YouTube has long had a problem with questionable content being uploaded onto its website and somehow not being removed. It’s also had problems with some of its biggest stars, where in a way YouTube needs them just as much as they need YouTube, meaning that in some instances, some of these creators can get away with certain things.

However following the massive global backlash that was Logan Paul’s video series in Japan (in which he was accused of being racist, insensitive, and so on), YouTube is finally doing something about it, something that was hinted at last week. What this entails is YouTube being more strict when it comes to creators becoming partners, which hopefully means YouTube will be more stringent when it comes to enforcing its rules to try and weed out the bad apples.

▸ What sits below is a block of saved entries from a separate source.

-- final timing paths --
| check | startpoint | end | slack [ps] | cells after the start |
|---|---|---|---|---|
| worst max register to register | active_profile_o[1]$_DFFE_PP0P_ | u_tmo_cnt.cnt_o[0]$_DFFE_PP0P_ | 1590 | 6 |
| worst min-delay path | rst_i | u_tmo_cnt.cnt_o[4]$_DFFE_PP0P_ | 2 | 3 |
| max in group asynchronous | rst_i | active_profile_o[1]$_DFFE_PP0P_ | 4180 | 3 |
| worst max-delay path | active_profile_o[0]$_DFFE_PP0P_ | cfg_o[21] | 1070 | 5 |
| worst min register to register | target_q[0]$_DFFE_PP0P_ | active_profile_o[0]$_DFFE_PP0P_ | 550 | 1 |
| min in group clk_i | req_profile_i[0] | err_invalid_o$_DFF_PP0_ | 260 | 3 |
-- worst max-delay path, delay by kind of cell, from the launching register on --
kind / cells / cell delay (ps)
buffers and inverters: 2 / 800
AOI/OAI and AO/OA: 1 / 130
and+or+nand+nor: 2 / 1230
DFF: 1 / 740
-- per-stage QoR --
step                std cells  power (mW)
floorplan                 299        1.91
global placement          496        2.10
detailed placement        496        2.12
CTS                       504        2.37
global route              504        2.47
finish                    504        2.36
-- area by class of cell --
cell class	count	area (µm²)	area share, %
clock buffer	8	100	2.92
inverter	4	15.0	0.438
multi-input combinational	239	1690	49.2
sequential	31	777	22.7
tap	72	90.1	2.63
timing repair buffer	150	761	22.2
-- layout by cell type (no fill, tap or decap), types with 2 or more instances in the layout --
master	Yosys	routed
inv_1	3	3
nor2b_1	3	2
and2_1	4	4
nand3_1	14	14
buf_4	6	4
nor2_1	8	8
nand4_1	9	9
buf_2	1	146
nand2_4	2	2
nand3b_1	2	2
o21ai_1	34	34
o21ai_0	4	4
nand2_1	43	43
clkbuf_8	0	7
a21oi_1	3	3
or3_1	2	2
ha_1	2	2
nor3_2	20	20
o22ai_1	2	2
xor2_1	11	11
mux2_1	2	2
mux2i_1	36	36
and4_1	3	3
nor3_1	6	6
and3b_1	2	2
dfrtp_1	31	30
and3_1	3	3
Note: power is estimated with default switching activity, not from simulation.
### config.mk
export PLATFORM = sky130hd
export DESIGN_NAME = audio_adc_receiver
export DESIGN_NICKNAME = d
export VERILOG_FILES = /design/src/rtl/audio_adc_receiver.sv
export SDC_FILE = /design/constraint.sdc
export NUM_CORES = 1
export LEC_CHECK = 0
export ABC_AREA = 1
export BUFFER_PORTS_ARGS = -buffer_cell sky130_fd_sc_hd__buf_2
export CAP_MARGIN = 0
export CELL_PAD_IN_SITES_DETAIL_PLACEMENT = 0
export CELL_PAD_IN_SITES_GLOBAL_PLACEMENT = 1
export CORE_MARGIN = 5
export CORE_UTILIZATION = 40
export DETAILED_ROUTE_END_ITERATION = 16
export GPL_ROUTABILITY_DRIVEN = 0
export PLACE_DENSITY = 0.75
export SLEW_MARGIN = 30
export SYNTH_ARGS = -nofsm -noshare
export SYNTH_HDL_FRONTEND = slang
export SYNTH_SLANG_ARGS = --single-unit
### constraint.sdc
create_clock -name Clk -period 2.4 [get_ports Clk]
set_input_delay 0.24 -clock Clk [delete_from_list [all_inputs] [get_ports Clk]]
set_output_delay 0.24 -clock Clk [all_outputs]
set_load 0.02 [all_outputs]
### src/rtl/audio_adc_receiver.sv
// Codec ADC serial receiver: oversamples BCLK/LRCK/DAT on Clk, deserializes I2S or
// left-justified frames and presents stereo pairs on a valid/ready handshake.
module audio_adc_receiver #(
  parameter int unsigned DATA_WIDTH  = 16,
  parameter bit          I2S_MODE    = 1'b1,
  parameter int unsigned SYNC_STAGES = 2
) (
  input  logic                  Clk,
  input  logic                  Reset_n,
  input  logic                  AUD_BCLK,
  input  logic                  AUD_ADCLRCK,
  input  logic                  AUD_ADCDAT,
  output logic [DATA_WIDTH-1:0] LDATA,
  output logic [DATA_WIDTH-1:0] RDATA,
  output logic                  sample_valid,
  input  logic                  sample_ready,
  output logic                  overrun,
  output logic                  short_err
);

  localparam int unsigned CW = $clog2(DATA_WIDTH + 1);
  localparam logic [CW-1:0] CntLast = CW'(DATA_WIDTH - 1);

  typedef enum logic [1:0] {StIdle, StSkip, StShift, StWait} state_e;

  state_e                 state_q, state_d;
  logic [SYNC_STAGES-1:0] bclk_sync_q, lrck_sync_q, dat_sync_q;
  logic                   bclk_prev_q, lrck_prev_q;
  logic                   bclk_s, lrck_s, dat_s, bclk_rise, lr_edge;
  logic [DATA_WIDTH-1:0]  shift_q, shift_d, shifted, word_val;
  logic [CW-1:0]          cnt_q, cnt_d;
  logic                   chan_q, chan_d;
  logic                   word_done, short_pulse, start_ch;
  logic [DATA_WIDTH-1:0]  pend_l_q, commit_l_q, commit_r_q;
  logic                   pend_v_q, commit_q;

  assign bclk_s    = bclk_sync_q[SYNC_STAGES-1];
  assign lrck_s    = lrck_sync_q[SYNC_STAGES-1];
  assign dat_s     = dat_sync_q[SYNC_STAGES-1];
  assign bclk_rise = bclk_s & ~bclk_prev_q;
  assign lr_edge   = lrck_s ^ lrck_prev_q;
  assign shifted   = {shift_q[DATA_WIDTH-2:0], dat_s};

  // Pin synchronizers and BCLK edge history.
  always_ff @(posedge Clk or negedge Reset_n) begin
    if (!Reset_n) begin
      bclk_sync_q <= '0;
      lrck_sync_q <= '0;
      dat_sync_q  <= '0;
      bclk_prev_q <= 1'b0;
    end else begin
      bclk_sync_q <= {bclk_sync_q[SYNC_STAGES-2:0], AUD_BCLK};
      lrck_sync_q <= {lrck_sync_q[SYNC_STAGES-2:0], AUD_ADCLRCK};
      dat_sync_q  <= {dat_sync_q[SYNC_STAGES-2:0], AUD_ADCDAT};
      bclk_prev_q <= bclk_s;
    end
  end

  // Deserializer next state; everything moves only on a BCLK rise.
  always_comb begin
    state_d     = state_q;
    shift_d     = shift_q;
    cnt_d       = cnt_q;
    chan_d      = chan_q;
    word_done   = 1'b0;
    word_val    = '0;
    short_pulse = 1'b0;
    start_ch    = 1'b0;
    if (bclk_rise) begin
      unique case (state_q)
        StIdle: begin
          // Only a 1->0 edge starts, so the first pair is a whole left then right.
          if (lr_edge && !lrck_s) start_ch = 1'b1;
        end
        StSkip, StShift: begin
          if (lr_edge) begin
            short_pulse = 1'b1;
            start_ch    = 1'b1;
            // A channel that never reached its MSB yields no word.
            if (state_q == StShift) begin
              word_done = 1'b1;
              word_val  = shift_q << (DATA_WIDTH - 32'(cnt_q));
            end
          end else begin
            shift_d = shifted;
            cnt_d   = cnt_q + 1'b1;
            state_d = StShift;
            if (cnt_q == CntLast) begin
              word_done = 1'b1;
              word_val  = shifted;
              state_d   = StWait;
            end
          end
        end
        StWait: begin
          if (lr_edge) start_ch = 1'b1;
        end
        default: state_d = StIdle;
      endcase
      if (start_ch) begin
        chan_d = lrck_s;
        if (I2S_MODE) begin
          // The edge rise carries the previous word's LSB; MSB follows on the next rise.
          state_d = StSkip;
          shift_d = '0;
          cnt_d   = '0;
        end else begin
          state_d = StShift;
          shift_d = {{(DATA_WIDTH - 1){1'b0}}, dat_s};
          cnt_d   = CW'(1);
        end
      end
    end
  end

  // Deserializer state registers.
  always_ff @(posedge Clk or negedge Reset_n) begin
    if (!Reset_n) begin
      state_q     <= StIdle;
      shift_q     <= '0;
      cnt_q       <= '0;
      chan_q      <= 1'b0;
      lrck_prev_q <= 1'b0;
    end else begin
      state_q <= state_d;
      shift_q <= shift_d;
      cnt_q   <= cnt_d;
      chan_q  <= chan_d;
      if (bclk_rise) lrck_prev_q <= lrck_s;
    end
  end

  // Pair assembly: park left words, commit on a right word that has a left partner.
  always_ff @(posedge Clk or negedge Reset_n) begin
    if (!Reset_n) begin
      pend_l_q   <= '0;
      pend_v_q   <= 1'b0;
      commit_q   <= 1'b0;
      commit_l_q <= '0;
      commit_r_q <= '0;
      short_err  <= 1'b0;
    end else begin
      commit_q  <= 1'b0;
      short_err <= short_pulse;
      if (word_done) begin
        if (!chan_q) begin
          pend_l_q <= word_val;
          pend_v_q <= 1'b1;
        end else if (pend_v_q) begin
          commit_q   <= 1'b1;
          commit_l_q <= pend_l_q;
          commit_r_q <= word_val;
          pend_v_q   <= 1'b0;
        end
      end
    end
  end

  // Holding register and handshake; a commit into an unaccepted pair is dropped.
  always_ff @(posedge Clk or negedge Reset_n) begin
    if (!Reset_n) begin
      LDATA        <= '0;
      RDATA        <= '0;
      sample_valid <= 1'b0;
      overrun      <= 1'b0;
    end else begin
      overrun <= 1'b0;
      if (commit_q) begin
        if (!sample_valid || sample_ready) begin
          LDATA        <= commit_l_q;
          RDATA        <= commit_r_q;
          sample_valid <= 1'b1;
        end else begin
          overrun <= 1'b1;
        end
      end else if (sample_valid && sample_ready) begin
        sample_valid <= 1'b0;
      end
    end
  end

endmodule
---- Word level (Yosys, flattened, before mapping) ----
Index checks and enable logic that the tools add are counted.
storage, ports and cells
  memories kept ........................... 0
  bits of input ports ..................... 6
  memory bits (read-only) ................. 0
  latch bits .............................. 0
  RAM bits ................................ 0
  logic and storage cells ................. 83
  output and inout bits ................... 35
  register bits ........................... 117
cells by class
  reduce and logical (&&, ||, !) cells .... 16
  $lt $le $gt $ge ......................... 0
  $add $sub $neg .......................... 2
  shifts and indexed selects .............. 1
  eq/ne operators ......................... 6
  multipliers ............................. 0
  div/mod/pow operators ................... 0
  multiplexer cells ....................... 35
  bitwise logic cells ..................... 4
operators by type and width
  operator               count
  $mux W16               8
  $shl A16 B32 Y16       1
  $mux W1                20
  $mux W5                3
  $reduce_and A2 Y1      4
  $mux W2                3
  $reduce_and A3 Y1      2
  $sub A5 B5 Y6 const A  1
  $add A5 B1 Y5 const B  1
  $eq A5 B4 Y1 const B   1
  $eq A2 B2 Y1 const B   2
  $ne A2 B1 Y1 const B   2
  $reduce_bool A2 Y1     2
  $reduce_or A3 Y1       1
  $eq A2 B1 Y1 const B   1
  $logic_and A1 B1 Y1    2
  $logic_not A1 Y1       2
  $logic_not A2 Y1       1
  $not A1 Y1             2
  $pmux W1 S2            1
  $reduce_or A2 Y1       1
  $and A1 B1 Y1          1
  $logic_or A1 B1 Y1     1
  $xor A1 B1 Y1          1

---- Longest topological paths before layout ----
Gate-level depths: netlist of the first run.
  depth after elaboration ................. 7
  gate-level depth with buffers ........... 14
  gate-level depth less buffers ........... 12

---- Worst setup path after synthesis of the first run ----
OpenSTA, ideal clock, no wires.
  path kind ............................... register to register
  start point ............................. reg cnt_q[0]
  end point ............................... reg commit_r_q[7]
  path buffers ............................ 4
  required time ........................... 2.279 ns
  period minus slack after synthesis ...... 2.104 ns
  library setup time ...................... 0.121 ns
  cell stages (with the launch flop) ...... 15
  slack ................................... 0.296 ns
  data arrival time ....................... 1.984 ns
  cell sequence ........................... dfrtp_1 buf_2 inv_2 buf_2 ha_1 buf_2 clkinv_1 buf_2 nand3_1 nand3_1 nand2_1 nand2_1 o31ai_1 nand2_1 o21ai_1
between the ends
  cells in the longest elaborated chain, start to end .. 6
  elaborated cells between the ends (all ways) .. 13
  those cells by class .................... 1 x add/sub; 1 x eq/ne; 1 x shift; 9 x mux; 1 x reduce/logical
RTL lines
  element                                               line    source
  from (decl)                                           31      logic [CW-1:0] cnt_q, cnt_d;
  from (signal assigned)                                127     cnt_q <= cnt_d;
  $sub A5 B5 Y6 / $eq A5 B4 Y1 (equally long branches)  82, 88
  $shl A16 B32 Y16 / $mux W1 (equally long branches)    82, 88
  $mux W16 / $mux W1 (equally long branches)            80, 76
  $mux W16 / $mux W1 (equally long branches)            76, 70
  $mux W16 / $mux W1 (equally long branches)            70, 69
  $mux W16 / $reduce_and A3 Y1 (equally long branches)  n/a
  to (signal assigned)                                  152     commit_r_q <= word_val;
  to (decl)                                             34      logic [DATA_WIDTH-1:0] pend_l_q, commit_l_q, commit_r_q;
Parallel ways exist; a longest one is shown, timed or not.
A chain may end at the register's enable or synchronous reset.

---- Worst setup path after layout of the first run ----
  start point ............................. reg lrck_sync_q[1]
  end point ............................... reg cnt_q[1]
between the ends
  cells in the longest elaborated chain, start to end .. 7
  elaborated cells between the ends (all ways) .. 11
  those cells by class .................... 1 x eq/ne; 5 x mux; 1 x bitwise; 4 x reduce/logical
RTL lines
  element                                                                     line    source
  from (decl)                                                                 27      logic [SYNC_STAGES-1:0] bclk_sync_q, lrck_sync_q, dat_sync_q;
  from (signal assigned)                                                      53      lrck_sync_q <= {lrck_sync_q[SYNC_STAGES-2:0], AUD_ADCLRCK};
  $xor A1 B1 Y1 / $logic_not A1 Y1 (equally long branches)                    41, 73
  $logic_and A1 B1 Y1                                                         73      if (lr_edge && !lrck_s) start_ch = 1'b1;
  $mux W1                                                                     73
  $pmux W1 S2                                                                 70      unique case (state_q)
  $mux W1                                                                     69      if (bclk_rise) begin
  $ne A2 B1 Y1 (no source line) / $reduce_bool A2 Y1 (equally long branches)  n/a
  $reduce_and A3 Y1 (no source line)                                          n/a
Parallel ways exist; a longest one is shown, timed or not. The select of a mux whose other input is x is not followed.

==> results of run 1 <==
-- layout make-up --
class,count,share of cell area [%]
clock buffer,21,7.349
clock inverter,11,1.603
inverter,69,4.046
multi-input combinational,405,31.88
sequential,117,45.74
tap,176,3.440
timing repair buffer,59,5.942
-- layer usage --
layer  global-route usage [%]  wire length, um  share of wire [%]  vias up
met5                        0                0                  0        -
li1                         -                -                  -     2132
met4                    6.562              251                2.2        0
met1                    20.84             5394                 47     2026
met3                    4.149              550                4.8       21
met2                    23.57             5242                 46       98
-- tightest hold or removal path, stage by stage --
cell and delay [ns]:
buf_2 0.07, inv_1 0.03, nand2_1 0.07, nor2_1 0.04
-- kinds of logic (layout without fill, tap and decap cells) --
| logic type | count (synthesis) | in the layout | synth area share [%] |
|---|---|---|---|
| mux | 8 | 8 | 1.669 |
| buf+inv | 101 | 160 | 7.951 |
| xor+xnor | 2 | 2 | 0.4637 |
| flops | 117 | 117 | 54.24 |
| compound gates | 98 | 98 | 10.18 |
| fa+ha+maj | 6 | 6 | 1.391 |
| simple gates | 291 | 291 | 24.11 |
-- power by group through the flow --
stage          registers [mW]  clock network (mW)  logic [mW]
2_1_floorplan            2.12                   0        1.06
3_3_place_gp             2.12                   0        1.37
3_5_place_dp             2.12                   0        1.37
4_1_cts                  2.09                2.43        1.38
5_1_grt                  2.10                2.52        1.57
6_report                 2.09                2.38        1.38
-- repair_timing --
action,in CTS,in global routing
hold buffers,4,0
hold endpoints to repair,46,0
gates resized for setup,0,0
setup endpoints to repair,0,0
-- synthesized netlist by cell type (all sizes together) --
master / instances
nor3: 3
nand4: 2
dfrtp: 117
a22oi: 1
ha: 6
o21ai: 59
buf: 18
nand2: 177
inv: 68
nand3: 89
xor2: 2
o32ai: 3
nor2: 20
clkinv: 1
a21oi: 9
o22ai: 20
o211ai: 1
mux2: 8
o31ai: 5
clkbuf: 14
-- metrics by stage --
stage	hold slack, ns	utilization (%)	std cells	power, mW
4_1_cts	0.08095	48.34	858	5.902
3_5_place_dp	0.2881	43.71	822	3.489
6_report	0.09408	48.34	858	5.849
3_3_place_gp	0.2806	43.71	822	3.496
5_1_grt	0.1197	48.34	858	6.194
2_1_floorplan	-0.05559	-	623	3.179
-- state kept, by name, indices dropped and copies added, names as in the netlist --
name,count
overrun,1
bclk_sync_q,2
lrck_sync_q,2
commit_q,1
pend_l_q,16
state_q,2
sample_valid,1
lrck_prev_q,1
dat_sync_q,2
commit_l_q,16
LDATA,16
RDATA,16
shift_q,16
bclk_prev_q,1
cnt_q,5
chan_q,1
commit_r_q,16
pend_v_q,1
short_err,1
-- path summary, 6_finish.rpt --
kind,startpoint,endpoint,slack [ns],cells after the start
setup / recovery,lrck_sync_q[1],cnt_q[1],0.25,8
hold / removal,sample_ready,overrun,0.09,4
setup reg to reg,lrck_sync_q[1],cnt_q[1],0.25,8
hold reg to reg,lrck_sync_q[0],lrck_sync_q[1],0.35,0
max in group asynchronous,Reset_n,RDATA[9],1.30,3
min in group asynchronous,Reset_n,LDATA[2],0.39,2
==> out/qor.csv, run 1 <==
stage,metric,value,unit
floorplan,Die H,126.2,um
sta,Sum Neg Setup Slack,0,ns
floorplan,row cnt,42,
final_layout,Reg area,0.002928,sq mm
sta,Worst slew margin,58.86,%
grt,GRT Total Usage,15.45,%
power_and_ir_drop,clock network power share,40.6,%
clocking,post-CTS setup buffer count,0,
critical_path,WP data required,2.71,ns
clocking,Worst-path clk slew,0.05,ns
critical_path,"critical path, cell by cell","inv_1, ha_1, nand2_1, nor2_1, inv_2, nor2_1, inv_1, o22ai_1",
flow_run,Maximum Capacitance Violations,0,
sta,Tcrit/Tclk final,89.45,%
placed_design,dpl hpwl,8.164,mm
floorplan,core area,0.01324,sq mm
sta,final worst slack,0.2533,ns
critical_path,crit path capture type,flop,
critical_path,"CP delay by family, top",simple AND/OR/NAND/NOR gates,
power_and_ir_drop,leak pwr,3.186,nW
power_and_ir_drop,Internal Power,3.964,mW
placed_design,area of placed instances,0.005788,sq mm
detailed_routing,final wirelength,11.44,mm
sta,Slew Limit Fails,0,
grt,global-route wire length before repair,20.25,mm
grt,vias in the first global route,4194,
final_layout,# fillers,1297,
sta,fin crit period,2.147,ns
floorplan,Initial Util,40.76,%
logic_synthesis,"top cells by area, synth","dfrtp_1 54%, nand2_1 12%, nand3_1 7.5%",
logic_synthesis,register area share after synthesis,54.24,%
floorplan,# IOs,41,
final_layout,area of the multi-input gates,0.002041,sq mm
sta,f_max,465.8,MHz
logic_synthesis,Synth Cell Area,0.005398,sq mm
floorplan,Die ar.,0.01592,sq mm
final_layout,Inserted Diodes,0,
critical_path,worst stage delay on the critical path,0.39,ns
logic_synthesis,Post-Syn Nets,635,
clocking,CTS tree,built,
clocking,buffer levels on the longest clock path,2,
final_layout,"commonest cells after routing, fill and taps aside","174 x nand2_1, 117 x dfrtp_1, 81 x nand3_1",
detailed_routing,Vias/cell,4.985,
grt,initial antenna violation count,0,
clocking,H-Tree Depth,4,
placed_design,Worst Setup Slack post-DPL,0.3099,ns
critical_path,crit path max fanout,20,
logic_synthesis,Syn Area/Cell,8.664,sq um
power_and_ir_drop,cell area power density,913.7,mW/mm^2
detailed_routing,Avg WL per Cell,13.33,um
final_layout,"leading cell type in the layout, fill and taps excluded",nand2_1,
sta,RSZ-0062 raised after global routing,no,
logic_synthesis,YS warnings,0,
sta,Final setup viols,0,
detailed_routing,via count,4277,
logic_synthesis,post-synth top area share,54.24,%
sta,Layout Skew,0.006733,ns
clocking,clk_lat worst skew,0.40,ns
clocking,root buffer cell,clkbuf_16,
detailed_routing,DRC,0,
critical_path,"Buf+Inv Stages, Crit Path",3,
grt,pin count of the biggest net entering global routing,59,
logic_synthesis,largest area contributor in the netlist,dfrtp_1,
hold_path,Hold Crit Class,primary input to flop,
floorplan,die width,126.2,um
power_and_ir_drop,Reg power frac,35.7,%
grt,grt ovf,0,
final_layout,# nets final,681,
clocking,CTS buffer count,17,
power_and_ir_drop,Comb pwr share,23.7,%
power_and_ir_drop,Net Sw Frac,32.23,%
critical_path,crit path DAT,2.46,ns
logic_synthesis,Synth cell types,34,
final_layout,final non-filler cell area,0.006401,sq mm
critical_path,Worst Setup Path Type,flop to flop,
detailed_routing,DRT antenna net count,0,
power_and_ir_drop,peak supply drop,462.7,uV
outcome,status,"complete, no violations",
sta,final hold violation count,0,
power_and_ir_drop,Psw,1.885,mW
clocking,CTS sink cnt,117,
final_layout,layout cells sized above 1,17.45,%
sta,Worst Max-Slew Pin Slew,0.6164,ns
logic_synthesis,cells after synthesis,623,
placed_design,# port buffers,40,
critical_path,Worst path slowest cell,ha_1,
detailed_routing,Pre-Repair DR Iteration Count,5,
detailed_routing,DRT iter0 DRCs,356,
final_layout,Syn-to-layout area delta,18.59,%
logic_synthesis,Seq cells post-synth,117,
critical_path,CP startpoint kind,flop,
No activity file was read; power rests on OpenSTA's default activity.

According to YouTube, “A big part of that effort will be strengthening our requirements for monetization so spammers, impersonators, and other bad actors can’t hurt our ecosystem or take advantage of you, while continuing to reward those who make our platform great.” This includes making it harder to become a partner, where creators now need to have at least 4,000 hours of watchtime within the past 12 months and at least 1,000 subscribers.

YouTube claims that this will “allow us to significantly improve our ability to identify creators who contribute positively to the community and help drive more ad revenue to them (and away from bad actors). These higher standards will also help us prevent potentially inappropriate videos from monetizing which can hurt revenue for everyone.”

These changes are expected to be introduced on the 20th of February, 2018 to allow for a 30-day grace period, after which channels which don’t meet the new requirements will no longer be able to earn money on YouTube.